Government to decide on fate of digital media companies with FDI higher than 26 per cent

Source: The Hindu Business Line, Nov 11, 2019

New Delhi: Flooded with concerns from media companies on the recent imposition of a 26 per cent limit on foreign direct investment (FDI) through the government route in the digital media sector, the Centre is looking at coming up with a clear decision on how such companies that already have a foreign share holding above 26 per cent should be treated.

“The DPIIT has received numerous queries on the implications of the FDI limit of 26 per cent in digital media. It is closely examining its options regarding the fate of the companies that already have FDI greater than 26 per cent. Most other concerns need only some clarifications and explanations,” an official told BusinessLine.

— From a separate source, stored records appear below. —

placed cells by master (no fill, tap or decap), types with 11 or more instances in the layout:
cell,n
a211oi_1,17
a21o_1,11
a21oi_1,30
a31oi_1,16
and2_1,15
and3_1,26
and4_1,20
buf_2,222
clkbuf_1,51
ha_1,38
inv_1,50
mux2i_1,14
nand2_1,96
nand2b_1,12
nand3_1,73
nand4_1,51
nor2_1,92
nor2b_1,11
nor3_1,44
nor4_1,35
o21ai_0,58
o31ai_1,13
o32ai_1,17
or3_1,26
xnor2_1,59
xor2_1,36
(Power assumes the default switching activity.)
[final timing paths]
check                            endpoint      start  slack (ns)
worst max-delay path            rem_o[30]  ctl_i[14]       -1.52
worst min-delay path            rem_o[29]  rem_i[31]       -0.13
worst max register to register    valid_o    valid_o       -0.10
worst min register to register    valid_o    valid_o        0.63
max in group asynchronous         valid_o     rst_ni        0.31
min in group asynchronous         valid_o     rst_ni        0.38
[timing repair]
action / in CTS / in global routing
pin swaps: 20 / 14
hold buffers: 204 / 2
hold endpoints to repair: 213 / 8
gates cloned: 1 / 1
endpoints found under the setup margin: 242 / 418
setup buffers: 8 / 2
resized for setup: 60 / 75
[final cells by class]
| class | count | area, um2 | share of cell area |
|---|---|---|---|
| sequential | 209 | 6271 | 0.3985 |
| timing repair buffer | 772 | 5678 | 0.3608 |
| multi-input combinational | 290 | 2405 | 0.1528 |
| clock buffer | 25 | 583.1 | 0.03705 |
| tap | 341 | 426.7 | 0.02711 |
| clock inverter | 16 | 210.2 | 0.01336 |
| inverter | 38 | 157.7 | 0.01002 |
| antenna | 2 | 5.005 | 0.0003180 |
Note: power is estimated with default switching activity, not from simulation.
$ cat src/rtl/fpa_pkg.sv
// Package for the Q24.8 fixed-point ALU: payload structs, action codes, constants.
// No dependencies; used by every module in rtl/.
package fpa_pkg;

  localparam int unsigned FRACTION_BITS = 8;
  localparam int unsigned DATA_W        = 32;
  localparam int unsigned PROD_W        = 64;

  localparam logic [DATA_W-1:0] MAX_RAW = 32'h7fff_ffff;
  localparam logic [DATA_W-1:0] MIN_RAW = 32'h8000_0000;

  typedef enum logic [3:0] {
    ACT_ADD      = 4'd0,
    ACT_SUB      = 4'd1,
    ACT_MUL      = 4'd2,
    ACT_DIV      = 4'd3,
    ACT_MIN      = 4'd4,
    ACT_MAX      = 4'd5,
    ACT_INC      = 4'd6,
    ACT_DEC      = 4'd7,
    ACT_INT_PART = 4'd8,
    ACT_FROM_INT = 4'd9
  } fpa_action_e;

  typedef struct packed {
    logic [3:0]         action;
    logic signed [31:0] a_operand;
    logic signed [31:0] b_operand;
  } fpa_in_t;

  typedef struct packed {
    logic signed [31:0] result_raw;
    logic               a_greater;
    logic               a_equal;
    logic               a_less;
    logic               overflowed;
    logic               divide_by_zero;
  } fpa_out_t;

  // Per-transaction control carried along the cell chain
  typedef struct packed {
    logic              is_mul;
    logic              is_div;
    logic              neg;
    logic              a_greater;
    logic              a_equal;
    logic              a_less;
    logic              simple_ovf;
    logic              dbz;
    logic [DATA_W-1:0] simple_res;
    logic [PROD_W-1:0] product;
    logic [DATA_W-1:0] den;
  } fpa_ctl_t;

endpackage
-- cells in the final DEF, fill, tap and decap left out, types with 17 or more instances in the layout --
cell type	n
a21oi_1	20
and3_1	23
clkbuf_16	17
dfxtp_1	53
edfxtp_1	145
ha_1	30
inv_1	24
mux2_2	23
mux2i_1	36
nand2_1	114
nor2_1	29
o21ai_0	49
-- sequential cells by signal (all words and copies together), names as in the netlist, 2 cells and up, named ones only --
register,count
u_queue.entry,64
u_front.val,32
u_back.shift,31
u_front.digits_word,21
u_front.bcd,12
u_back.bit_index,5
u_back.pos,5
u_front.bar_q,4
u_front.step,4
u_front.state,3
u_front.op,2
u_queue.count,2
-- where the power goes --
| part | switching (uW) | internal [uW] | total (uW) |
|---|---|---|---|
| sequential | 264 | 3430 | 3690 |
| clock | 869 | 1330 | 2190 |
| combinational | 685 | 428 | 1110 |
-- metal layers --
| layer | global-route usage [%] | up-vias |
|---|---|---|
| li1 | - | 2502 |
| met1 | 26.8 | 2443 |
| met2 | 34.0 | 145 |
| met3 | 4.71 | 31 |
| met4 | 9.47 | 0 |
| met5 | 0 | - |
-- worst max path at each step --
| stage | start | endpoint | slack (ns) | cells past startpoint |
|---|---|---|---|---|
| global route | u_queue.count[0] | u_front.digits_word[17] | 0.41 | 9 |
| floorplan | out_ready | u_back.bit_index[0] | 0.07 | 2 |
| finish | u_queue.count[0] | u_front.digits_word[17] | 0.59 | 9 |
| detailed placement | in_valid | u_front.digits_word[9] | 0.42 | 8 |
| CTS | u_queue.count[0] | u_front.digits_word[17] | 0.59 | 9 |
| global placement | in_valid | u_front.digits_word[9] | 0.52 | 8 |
$ cat src/hdl/srawm_pkg.sv
// Shared types and constants for the sample ring average and window minimum unit.
package srawm_pkg;

    localparam int SAMPLE_W  = 12;
    localparam int ANSWER_W  = 12;

    localparam logic [SAMPLE_W-1:0] EMPTY_MIN = 12'd4095;

    // Item kinds
    localparam logic [1:0] KIND_STORE  = 2'd0;
    localparam logic [1:0] KIND_AVG    = 2'd1;
    localparam logic [1:0] KIND_MIN    = 2'd2;
    localparam logic [1:0] KIND_UNUSED = 2'd3;

    // Result kinds
    localparam logic ANS_AVG = 1'b0;
    localparam logic ANS_MIN = 1'b1;

    typedef struct packed {
        logic [1:0]          kind;
        logic [SAMPLE_W-1:0] sample;
        logic [7:0]          window_start;
        logic [8:0]          window_length;
    } t_in;

    typedef struct packed {
        logic [ANSWER_W-1:0] answer;
        logic                answer_kind;
    } t_out;

    // Store port strobes
    typedef struct packed {
        logic wr;
        logic rd;
    } t_mem_ctl;

    typedef enum logic [1:0] {
        ST_IDLE,
        ST_WALK,
        ST_DIV
    } t_state;

endpackage

$ cat src/hdl/srawm_store.sv
// Sample store: single-port-write, registered-read memory with fill-count zero masking.
module srawm_store #(
    parameter int DEPTH = 256,
    parameter int AW    = 8
) (
    input  logic                          i_clk,
    input  logic                          i_rst_n,
    input  srawm_pkg::t_mem_ctl           i_ctl,
    input  logic [AW-1:0]                 i_waddr,
    input  logic [srawm_pkg::SAMPLE_W-1:0] i_wdata,
    input  logic [AW-1:0]                 i_raddr,
    output logic [srawm_pkg::SAMPLE_W-1:0] o_rdata
);
    import srawm_pkg::*;

    localparam int FILL_W = $clog2(DEPTH + 1);

    logic [SAMPLE_W-1:0] r_mem [DEPTH];
    logic [SAMPLE_W-1:0] r_rdata;
    logic                r_hit;
    logic [FILL_W-1:0]   r_fill;

    // Write the entry at the pointer
    always_ff @(posedge i_clk) begin
        if (i_ctl.wr) begin
            r_mem[i_waddr] <= i_wdata;
        end
    end

    // Registered read
    always_ff @(posedge i_clk) begin
        if (i_ctl.rd) begin
            r_rdata <= r_mem[i_raddr];
        end
    end

    // Count written entries; writes fill the store in address order after reset
    always_ff @(posedge i_clk) begin
        if (!i_rst_n) begin
            r_fill <= '0;
            r_hit  <= 1'b0;
        end else begin
            if (i_ctl.wr && (r_fill != FILL_W'(DEPTH))) begin
                r_fill <= r_fill + FILL_W'(1);
            end
            if (i_ctl.rd) begin
                r_hit <= (FILL_W'(i_raddr) < r_fill);
            end
        end
    end

    // Entries not yet written read as zero
    assign o_rdata = r_hit ? r_rdata : '0;

endmodule

$ cat src/hdl/srawm_div.sv
// Division of the average sum by a constant through reciprocal multiplication.
module srawm_div #(
    parameter int DIVISOR = 16,
    parameter int SUM_W   = 17
) (
    input  logic                           i_clk,
    input  logic                           i_rst_n,
    input  logic                           i_start,
    input  logic [SUM_W-1:0]               i_dividend,
    output logic                           o_done,
    output logic [srawm_pkg::ANSWER_W-1:0] o_quot
);
    import srawm_pkg::*;

    localparam int DIV_W  = (DIVISOR > 1) ? $clog2(DIVISOR) : 0;
    localparam int SHIFT  = SUM_W + DIV_W;
    localparam int RCP_W  = SUM_W + 1;
    localparam int PROD_W = SUM_W + RCP_W;
    localparam longint unsigned RCP_FULL =
        ((64'd1 << SHIFT) + 64'(DIVISOR) - 64'd1) / 64'(DIVISOR);
    localparam logic [RCP_W-1:0] RCP = RCP_W'(RCP_FULL);

    logic [PROD_W-1:0]   prod;
    logic [ANSWER_W-1:0] r_quot;
    logic                r_done;

    // Multiply by the rounded-up reciprocal; the shift drops the fraction exactly
    assign prod = PROD_W'(i_dividend) * PROD_W'(RCP);

    // Flag the quotient in the cycle after start
    always_ff @(posedge i_clk) begin
        if (!i_rst_n) begin
            r_done <= 1'b0;
        end else begin
            r_done <= i_start;
        end
    end

    // Hold the quotient
    always_ff @(posedge i_clk) begin
        if (i_start) begin
            r_quot <= prod[SHIFT +: ANSWER_W];
        end
    end

    assign o_done = r_done;
    assign o_quot = r_quot;

endmodule
### src/rtl/cfad_pkg.sv
package cfad_pkg;

	// fixed field widths
	localparam int ID_BITS         = 11;
	localparam int LEN_W           = 4;
	localparam int BYTE_W          = 8;
	localparam int RPM_W           = 16;
	localparam int COUNT_W         = 8;
	localparam int TOTAL_W         = 16;
	localparam int KNOWN_COUNT     = 5;
	localparam int KNOWN_W         = KNOWN_COUNT * ID_BITS;
	localparam int EXP_W           = 3 * LEN_W;
	localparam int MAX_LENGTH_CODE = 8;
	localparam int TRACKED_SLOTS_DEF = 8;

	// configuration port
	localparam int CFG_DATA_W  = KNOWN_W;
	localparam int CFG_INDEX_W = 3;

	localparam logic [CFG_INDEX_W-1:0] REG_KNOWN_IDS        = 3'd0;
	localparam logic [CFG_INDEX_W-1:0] REG_EXPECTED_LENGTHS = 3'd1;
	localparam logic [CFG_INDEX_W-1:0] REG_RPM_LOW          = 3'd2;
	localparam logic [CFG_INDEX_W-1:0] REG_RPM_HIGH         = 3'd3;
	localparam logic [CFG_INDEX_W-1:0] REG_TEMPERATURE_HIGH = 3'd4;
	localparam logic [CFG_INDEX_W-1:0] REG_FUEL_HIGH        = 3'd5;
	localparam logic [CFG_INDEX_W-1:0] REG_FLOOD_LIMIT      = 3'd6;

	// register reset values
	localparam logic [RPM_W-1:0]   RPM_HIGH_RST    = 16'hFFFF;
	localparam logic [BYTE_W-1:0]  TEMP_HIGH_RST   = 8'hFF;
	localparam logic [BYTE_W-1:0]  FUEL_HIGH_RST   = 8'hFF;
	localparam logic [COUNT_W-1:0] FLOOD_LIMIT_RST = 8'd5;

	// verdict codes
	typedef logic [2:0] verdict_t;
	localparam verdict_t V_OK      = 3'd0;
	localparam verdict_t V_LENGTH  = 3'd1;
	localparam verdict_t V_UNKNOWN = 3'd2;
	localparam verdict_t V_RANGE   = 3'd3;
	localparam verdict_t V_FLOOD   = 3'd4;

	// slot table lookup status
	typedef struct packed {
		logic found;     // id already has a slot
		logic has_free;  // an unused slot is left
		logic fresh;     // count of the selected slot is current since last tick
	} slot_look_t;

endpackage
<file path="config.mk">
export PLATFORM = sky130hd
export DESIGN_NAME = float_integer_power
export DESIGN_NICKNAME = d
export VERILOG_FILES = /design/src/design/fip_pkg.sv /design/src/design/fip_fpu.sv /design/src/design/float_integer_power.sv
export SDC_FILE = /design/constraint.sdc
export NUM_CORES = 2
export LEC_CHECK = 0
export ABC_AREA = 1
export BUFFER_PORTS_ARGS = -buffer_cell sky130_fd_sc_hd__buf_2
export CAP_MARGIN = 40
export CELL_PAD_IN_SITES_DETAIL_PLACEMENT = 1
export CELL_PAD_IN_SITES_GLOBAL_PLACEMENT = 2
export CORE_MARGIN = 2
export CORE_UTILIZATION = 42
export CTS_BUF_LIST = sky130_fd_sc_hd__clkbuf_4
export DETAILED_ROUTE_END_ITERATION = 7
export PLACE_DENSITY_LB_ADDON = 0.1
export SYNTH_ARGS = -nofsm -noshare
export SYNTH_HDL_FRONTEND = slang
export SYNTH_HIERARCHICAL = 1
export SYNTH_SLANG_ARGS = --single-unit
</file>
<file path="constraint.sdc">
create_clock -name clk -period 19.15 [get_ports clk]
set_clock_uncertainty 0.05 [all_clocks]
set_input_delay 3.83 -clock clk [delete_from_list [all_inputs] [get_ports clk]]
set_output_delay 3.83 -clock clk [all_outputs]
set_load 0.03 [all_outputs]
</file>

The Information and Broadcasting Ministry has sent its comments on the matter to the DPIIT which is now being examined by it. “A decision could be taken based on a common understanding of the matter and in consultation with other key Ministries such as Finance,” the official said.

In August this year, the DPIIT came up with a Press Note permitting 26 per cent FDI under government route for uploading/streaming of news and current affairs through digital media. This came as a jolt for media companies as prior to that FDI caps existed only for the Indian print media at 26 per cent and news broadcast television companies at 49 per cent and there was no such cap on digital media.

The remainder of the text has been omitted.